Fig. 5

Transcriptomic analysis of HCT116 cells treated with HJ-4, emphasizing the activation of p53 signaling and apoptosis pathways. (A–B) Heat map (A) and volcano map (B) of differentially expressed genes in HCT116 cells treated with HJ-4 (16 µM). A total of 257 differentially expressed genes were screened compared with the control group, among which pro-apoptotic genes (e.g., PUMA, also known as BBC3) were significantly up-regulated (p < 0.05, |log2-fold change| > 1.2). (C) Ridge plot reveals the enrichment of p53 signaling, apoptosis and cell cycle regulation pathways. (D) GSEA plots.

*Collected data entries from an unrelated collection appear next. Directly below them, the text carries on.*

[src/rtl/rac_pkg.sv]
//------------------------------------------------------------------------------
// Module   : rac_pkg
// Brief    : Shared widths, CRC polynomial and FSM state type for the
//            register access controller.
// Revision : 1.0 - initial release
//------------------------------------------------------------------------------
`default_nettype none

package rac_pkg;

   localparam int REG_AW    = 7;
   localparam int REG_DW    = 8;
   localparam int REG_CRC_W = 8;

   // CRC-8 x^8+x^2+x+1, zero init, MSB first, no reflection
   localparam logic [REG_CRC_W-1:0] C_CRC_POLY = 8'h07;

   typedef enum logic [2:0] {
      IDLE  = 3'd0,
      WCHK  = 3'd1,
      WR    = 3'd2,
      RD    = 3'd3,
      RWAIT = 3'd4,
      ACK   = 3'd5,
      GAP   = 3'd6
   } rac_state_e;

endpackage

`default_nettype wire

[src/rtl/reg_access_ctrl_if.sv]
//------------------------------------------------------------------------------
// Module   : reg_access_ctrl_if
// Brief    : SPI-side request/acknowledge bundle of the register access
//            controller.
// Revision : 1.0 - initial release
//------------------------------------------------------------------------------
`default_nettype none

interface reg_access_ctrl_if;
   import rac_pkg::*;

   logic                 spi_rac_wr_req;
   logic                 spi_rac_rd_req;
   logic [REG_AW-1:0]    spi_rac_addr;
   logic [REG_DW-1:0]    spi_rac_wdata;
   logic [REG_CRC_W-1:0] spi_rac_wcrc;
   logic                 rac_spi_wack;
   logic                 rac_spi_rack;
   logic [REG_DW-1:0]    rac_spi_data;
   logic [REG_AW-1:0]    rac_spi_addr;

   modport master (
      output spi_rac_wr_req, spi_rac_rd_req, spi_rac_addr, spi_rac_wdata,
             spi_rac_wcrc,
      input  rac_spi_wack, rac_spi_rack, rac_spi_data, rac_spi_addr
   );

   modport slave (
      input  spi_rac_wr_req, spi_rac_rd_req, spi_rac_addr, spi_rac_wdata,
             spi_rac_wcrc,
      output rac_spi_wack, rac_spi_rack, rac_spi_data, rac_spi_addr
   );

endinterface

`default_nettype wire

[src/rtl/crc16to8_parallel.sv]
//------------------------------------------------------------------------------
// Module   : crc16to8_parallel
// Brief    : Combinational CRC-8 over a 16-bit word, unrolled bit-serial LFSR.
// Revision : 1.0 - initial release
//------------------------------------------------------------------------------
`default_nettype none

module crc16to8_parallel
   import rac_pkg::*;
(
   input  wire logic [15:0]          i_data,
   output logic      [REG_CRC_W-1:0] o_crc
);

   logic [REG_CRC_W-1:0] w_acc;
   logic                 w_fb;

   always_comb begin
      w_acc = '0;
      w_fb  = 1'b0;
      for (int i = 15; i >= 0; i--) begin
         w_fb  = w_acc[REG_CRC_W-1] ^ i_data[i];
         w_acc = {w_acc[REG_CRC_W-2:0], 1'b0} ^ (w_fb ? C_CRC_POLY : '0);
      end
   end

   assign o_crc = w_acc;

endmodule

`default_nettype wire

[src/rtl/reg_access_ctrl.sv]
//------------------------------------------------------------------------------
// Module   : reg_access_ctrl
// Brief    : Serialises SPI read/write requests onto the register bank,
//            rejecting writes whose frame CRC does not match.
// Revision : 1.0 - initial release
//------------------------------------------------------------------------------
`default_nettype none

module reg_access_ctrl
   import rac_pkg::*;
(
   input  wire logic              i_clk,
   input  wire logic              i_rst_n,
   reg_access_ctrl_if.slave       spi,
   output logic                   o_reg_wr_en,
   output logic                   o_reg_rd_en,
   output logic [REG_AW-1:0]      o_reg_addr,
   output logic [REG_DW-1:0]      o_reg_wdata,
   input  wire logic [REG_DW-1:0] i_reg_rdata,
   output logic                   o_rac_crc_err
);

   rac_state_e           r_state;
   rac_state_e           w_next;
   logic [REG_AW-1:0]    r_addr;
   logic [REG_DW-1:0]    r_wdata;
   logic [REG_CRC_W-1:0] r_wcrc;
   logic                 r_is_wr;
   logic [REG_DW-1:0]    r_resp_data;
   logic [REG_AW-1:0]    r_resp_addr;
   logic                 r_crc_err;
   logic [REG_CRC_W-1:0] w_crc;
   logic                 w_crc_ok;

   crc16to8_parallel u_crc (
      .i_data ({1'b1, r_addr, r_wdata}),
      .o_crc  (w_crc)
   );

   assign w_crc_ok = (w_crc == r_wcrc);

   always_ff @(posedge i_clk or negedge i_rst_n) begin
      if (!i_rst_n) r_state <= IDLE;
      else          r_state <= w_next;
   end

   // Only IDLE looks at the requests; write wins a simultaneous request.
   always_comb begin
      w_next = r_state;
      case (r_state)
         IDLE: begin
            if (spi.spi_rac_wr_req)      w_next = WCHK;
            else if (spi.spi_rac_rd_req) w_next = RD;
         end
         WCHK:    w_next = w_crc_ok ? WR : ACK;
         WR:      w_next = ACK;
         RD:      w_next = RWAIT;
         RWAIT:   w_next = ACK;
         ACK:     w_next = GAP;
         GAP:     w_next = IDLE;
         default: w_next = IDLE;
      endcase
   end

   always_ff @(posedge i_clk or negedge i_rst_n) begin
      if (!i_rst_n) begin
         r_addr      <= '0;
         r_wdata     <= '0;
         r_wcrc      <= '0;
         r_is_wr     <= 1'b0;
         r_resp_data <= '0;
         r_resp_addr <= '0;
         r_crc_err   <= 1'b0;
      end else begin
         if (r_state == IDLE && spi.spi_rac_wr_req) begin
            r_addr  <= spi.spi_rac_addr;
            r_wdata <= spi.spi_rac_wdata;
            r_wcrc  <= spi.spi_rac_wcrc;
            r_is_wr <= 1'b1;
         end else if (r_state == IDLE && spi.spi_rac_rd_req) begin
            r_addr  <= spi.spi_rac_addr;
            r_is_wr <= 1'b0;
         end
         r_crc_err <= (r_state == WCHK) && !w_crc_ok;
         // Response registers change only on entry to ACK, so they hold
         // steady between acknowledges; RWAIT->ACK is the rdata capture edge.
         if (w_next == ACK) begin
            r_resp_data <= r_is_wr ? r_wdata : i_reg_rdata;
            r_resp_addr <= r_addr;
         end
      end
   end

   assign o_reg_wr_en      = (r_state == WR);
   assign o_reg_rd_en      = (r_state == RD);
   assign o_reg_addr       = r_addr;
   assign o_reg_wdata      = r_wdata;
   assign o_rac_crc_err    = r_crc_err;
   assign spi.rac_spi_wack = (r_state == ACK) &&  r_is_wr;
   assign spi.rac_spi_rack = (r_state == ACK) && !r_is_wr;
   assign spi.rac_spi_data = r_resp_data;
   assign spi.rac_spi_addr = r_resp_addr;

endmodule

`default_nettype wire

[src/flat_wrapper.sv]
// flat-port wrapper written by rule: the top's interface ports become plain ports
module reg_access_ctrl_flat import rac_pkg::*;
  (i_clk, i_rst_n, o_reg_wr_en, o_reg_rd_en, o_reg_addr, o_reg_wdata, i_reg_rdata, o_rac_crc_err, spi_spi_rac_wr_req, spi_spi_rac_rd_req, spi_spi_rac_addr, spi_spi_rac_wdata, spi_spi_rac_wcrc, spi_rac_spi_wack, spi_rac_spi_rack, spi_rac_spi_data, spi_rac_spi_addr);
  reg_access_ctrl_if spi_i ();
  input  wire logic i_clk;
  input  wire logic i_rst_n;
  output logic o_reg_wr_en;
  output logic o_reg_rd_en;
  output logic [REG_AW-1:0] o_reg_addr;
  output logic [REG_DW-1:0] o_reg_wdata;
  input  wire logic [REG_DW-1:0] i_reg_rdata;
  output logic o_rac_crc_err;
  input wire logic [$bits(spi_i.spi_rac_wr_req)-1:0] spi_spi_rac_wr_req;
  input wire logic [$bits(spi_i.spi_rac_rd_req)-1:0] spi_spi_rac_rd_req;
  input wire logic [$bits(spi_i.spi_rac_addr)-1:0] spi_spi_rac_addr;
  input wire logic [$bits(spi_i.spi_rac_wdata)-1:0] spi_spi_rac_wdata;
  input wire logic [$bits(spi_i.spi_rac_wcrc)-1:0] spi_spi_rac_wcrc;
  output wire logic [$bits(spi_i.rac_spi_wack)-1:0] spi_rac_spi_wack;
  output wire logic [$bits(spi_i.rac_spi_rack)-1:0] spi_rac_spi_rack;
  output wire logic [$bits(spi_i.rac_spi_data)-1:0] spi_rac_spi_data;
  output wire logic [$bits(spi_i.rac_spi_addr)-1:0] spi_rac_spi_addr;
  assign spi_i.spi_rac_wr_req = spi_spi_rac_wr_req;
  assign spi_i.spi_rac_rd_req = spi_spi_rac_rd_req;
  assign spi_i.spi_rac_addr = spi_spi_rac_addr;
  assign spi_i.spi_rac_wdata = spi_spi_rac_wdata;
  assign spi_i.spi_rac_wcrc = spi_spi_rac_wcrc;
  assign spi_rac_spi_wack = spi_i.rac_spi_wack;
  assign spi_rac_spi_rack = spi_i.rac_spi_rack;
  assign spi_rac_spi_data = spi_i.rac_spi_data;
  assign spi_rac_spi_addr = spi_i.rac_spi_addr;
  reg_access_ctrl u_core (.i_clk(i_clk), .i_rst_n(i_rst_n), .spi(spi_i), .o_reg_wr_en(o_reg_wr_en), .o_reg_rd_en(o_reg_rd_en), .o_reg_addr(o_reg_addr), .o_reg_wdata(o_reg_wdata), .i_reg_rdata(i_reg_rdata), .o_rac_crc_err(o_rac_crc_err));
endmodule
[config.mk]
export PLATFORM = sky130hd
export DESIGN_NAME = reg_access_ctrl_flat
export DESIGN_NICKNAME = d
export VERILOG_FILES = /design/src/rtl/rac_pkg.sv /design/src/rtl/reg_access_ctrl_if.sv /design/src/rtl/crc16to8_parallel.sv /design/src/rtl/reg_access_ctrl.sv /design/src/flat_wrapper.sv
export SDC_FILE = /design/constraint.sdc
export NUM_CORES = 1
export LEC_CHECK = 0
export CAP_MARGIN = 20
export CORE_ASPECT_RATIO = 0.7
export CORE_MARGIN = 2
export CORE_UTILIZATION = 43
export DETAILED_ROUTE_END_ITERATION = 8
export PLACE_DENSITY = 0.87
export SETUP_SLACK_MARGIN = 0.4
export SYNTH_ARGS = -nofsm -noshare
export SYNTH_HDL_FRONTEND = slang
export SYNTH_SLANG_ARGS = --single-unit
[constraint.sdc]
create_clock -name i_clk -period 2.55 [get_ports i_clk]
set_input_delay 0.255 -clock i_clk [delete_from_list [all_inputs] [get_ports i_clk]]
set_output_delay 0.255 -clock i_clk [all_outputs]
set_load 0.01 [all_outputs]
==> metrics.cfg, run 1 <==
[timing]
setup_viol=0
max_freq_mhz=398
finalCritPeriodShare_pct=98.5
finClkSkew_ps=3.85
slew_headroom_pct=38.1
rsz0062_at_grt=true
fin_crit_ps=2510
hold_violations=0
tightest_slew_ps=929
maxSlewViolCount=0

[synthesis]
synth_xor_area_share_pct=14.0
synth.top_cell.area_share_pct=45.5
synth_area_sq_um=2360
seq_area_frac_synth_pct=45.5
synth.mux.area_fraction_pct=15.2
synth_warnings=0
synth_area_leader_cell=dfrtp_1
synth_top_family_by_area=multiplexers
postSynthRegisterBits=43
synth_cell_types=31
syn-num-nets=243
syn_avg_cell_area_sq_um=11.4
netlist_top_cells_count=dfrtp_1 (43), mux2_2 (24), xnor2_1 (18)
synth_edf_count=0
yosys.cell_count.top_type=dfrtp_1
synthAdderAreaFrac_pct=0
synth_cells=208
yosys.area_share.simple_pct=10.7
netlist_top_cells_area=dfrtp_1 (46%), mux2_2 (11%), xnor2_1 (6.7%)
synth_compound_area_share_pct=11.9
ys.flop_type=dfrtp_1
ys_async_sr_fraction_pct=100

[global_routing]
overflow=0
antenna_found_initial=0
grtUsageTotal_pct=20.8
grt_pass1_vias=1911
grt_max_degree=44
grt_pass1_wl_um=9760

[worst_setup_path]
critical_path_class=register to register
end_kind=register
max_stage_delay_ps=470
crit_fanout=11
path_cells=xnor2_2 > xnor3_1 > or2_2 > mux2_2 > buf_4 > nor3_4 > buf_6 > o21ai_1
start_kind=register
cpMaxStageDelayCell=xnor3_1
regToRegSetupSlack_ps=40
cp_num_buf_inv=2
required_ps=2720
cp.arrival_ps=2690
critPathTopFamily=XOR/XNOR gates

[cts]
h-tree-depth=2
cts_sinks=43
worstSkewPairLatency_ps=290
numCtsBuffers=5
cts_root_buffer=clkbuf_8
cts_hold_buffers=0
cts_tree=built
clk_path_buf_depth=2
cts.clk_slew.worst_paths_ps=80

[die]
start_util_pct=45.0
die_height_um=66.0
coreArea_sq_um=5260
placementRows=22
pin_count=70
die_area_sq_um=6120
die_w_um=92.6

[final_layout]
area_delta_synth_final_pct=47.9
drive_above_1_share_pct=30.6
fin_nets=331
final_core_util_pct=66.5
fin_area_sq_um=3500
fin_cells=369
insertedDiodeCount=0

[routing]
num_vias=1987
vias_per_cell=5.38
finalWirelength_um=6130
post_drt_wl_per_cell_um=16.6
ant_nets=0
drc=0
drt-initial-drc-count=121
firstDrtPassIters=4

[placement]
gp_congestion=0.843
io_buffers=69
place_area_sq_um=3290
placed_cells=359
dp_hpwl_um=4520

[status]
status=completed

[hold_path]
hold_class=input port to async pin

[flow_run]
maxCapViolations=0

## registers in the layout, indices dropped and copies added (netlist names)
signal,count
u_core.r_is_wr,1
u_core.o_reg_wdata,8
u_core.spi.rac_spi_addr,7
u_core.r_state,3
u_core.spi.rac_spi_data,8
u_core.o_rac_crc_err,1
u_core.r_wcrc,8
u_core.o_reg_addr,7
## layer usage
| metal | track usage (%) | vias to the layer above | part of all wire (%) |
|---|---|---|---|
| li1 | - | 932 | - |
| met1 | 28.7 | 982 | 43 |
| met2 | 33.0 | 60 | 49 |
| met3 | 4.79 | 13 | 5.7 |
| met4 | 6.07 | 0 | 2.0 |
| met5 | 0 | - | 0 |
## area by class of cell
| cell class | count | area [sq um] |
|---|---|---|
| Fill cell | 397 | 1760 |
| Multi-Input combinational cell | 149 | 1310 |
| Sequential cell | 43 | 1090 |
| Timing Repair Buffer | 94 | 881 |
| Tap cell | 72 | 90.1 |
| Clock buffer | 6 | 82.6 |
| Clock inverter | 2 | 35.0 |
| Inverter | 3 | 11.3 |
## worst register-to-register path, cell delays in order, from the launching register on
cell and delay (ps):
dfrtp_2 440, xnor2_2 230, xnor3_1 470, or2_2 310, mux2_2 290, buf_4 200, nor3_4 210, buf_6 170
o21ai_1 80
## stage by stage
step	TNS [ps]	worst slack, ps	hold slack (ps)
after detailed placement	-19.0	-14.6	443
after CTS	0	39.9	121
after floorplan	0	60.5	-40.6
after global routing	-122	-23.1	175
after global placement	0	70.9	435
final	0	37.5	97.9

Positive enrichment of p53 signaling (NES = 1.55, p = 0.0017) and apoptosis pathways (NES = 1.61, p = 0.0017) indicates activation of tumor suppressive mechanisms by HJ-4. Negative enrichment of E2F targets (NES = -2.00, p = 0.0025) and Wnt/β-catenin signaling (NES = -1.70, p = 0.0067) reveals inhibition of oncogenic pathways. (E) KEGG pathway analysis of differentially expressed genes. Significant pathways include p53 signaling, DNA replication, and cell cycle regulation, underscoring HJ-4’s dual role in promoting apoptosis and suppressing proliferation. (F–G) GO enrichment analysis of up-regulated (F) and down-regulated (G) genes. Up-regulated genes were associated with apoptosis and stress response, while the down-regulated genes were involved in mitotic spindle organization and chromatin regulation. (H) Comprehensive GO analysis of all differentially expressed genes in the ontology, including biological process (BP), molecular function (MF), and cell component (CC). The bar chart highlights the regulation of pathways involved in apoptosis and nuclear tissue.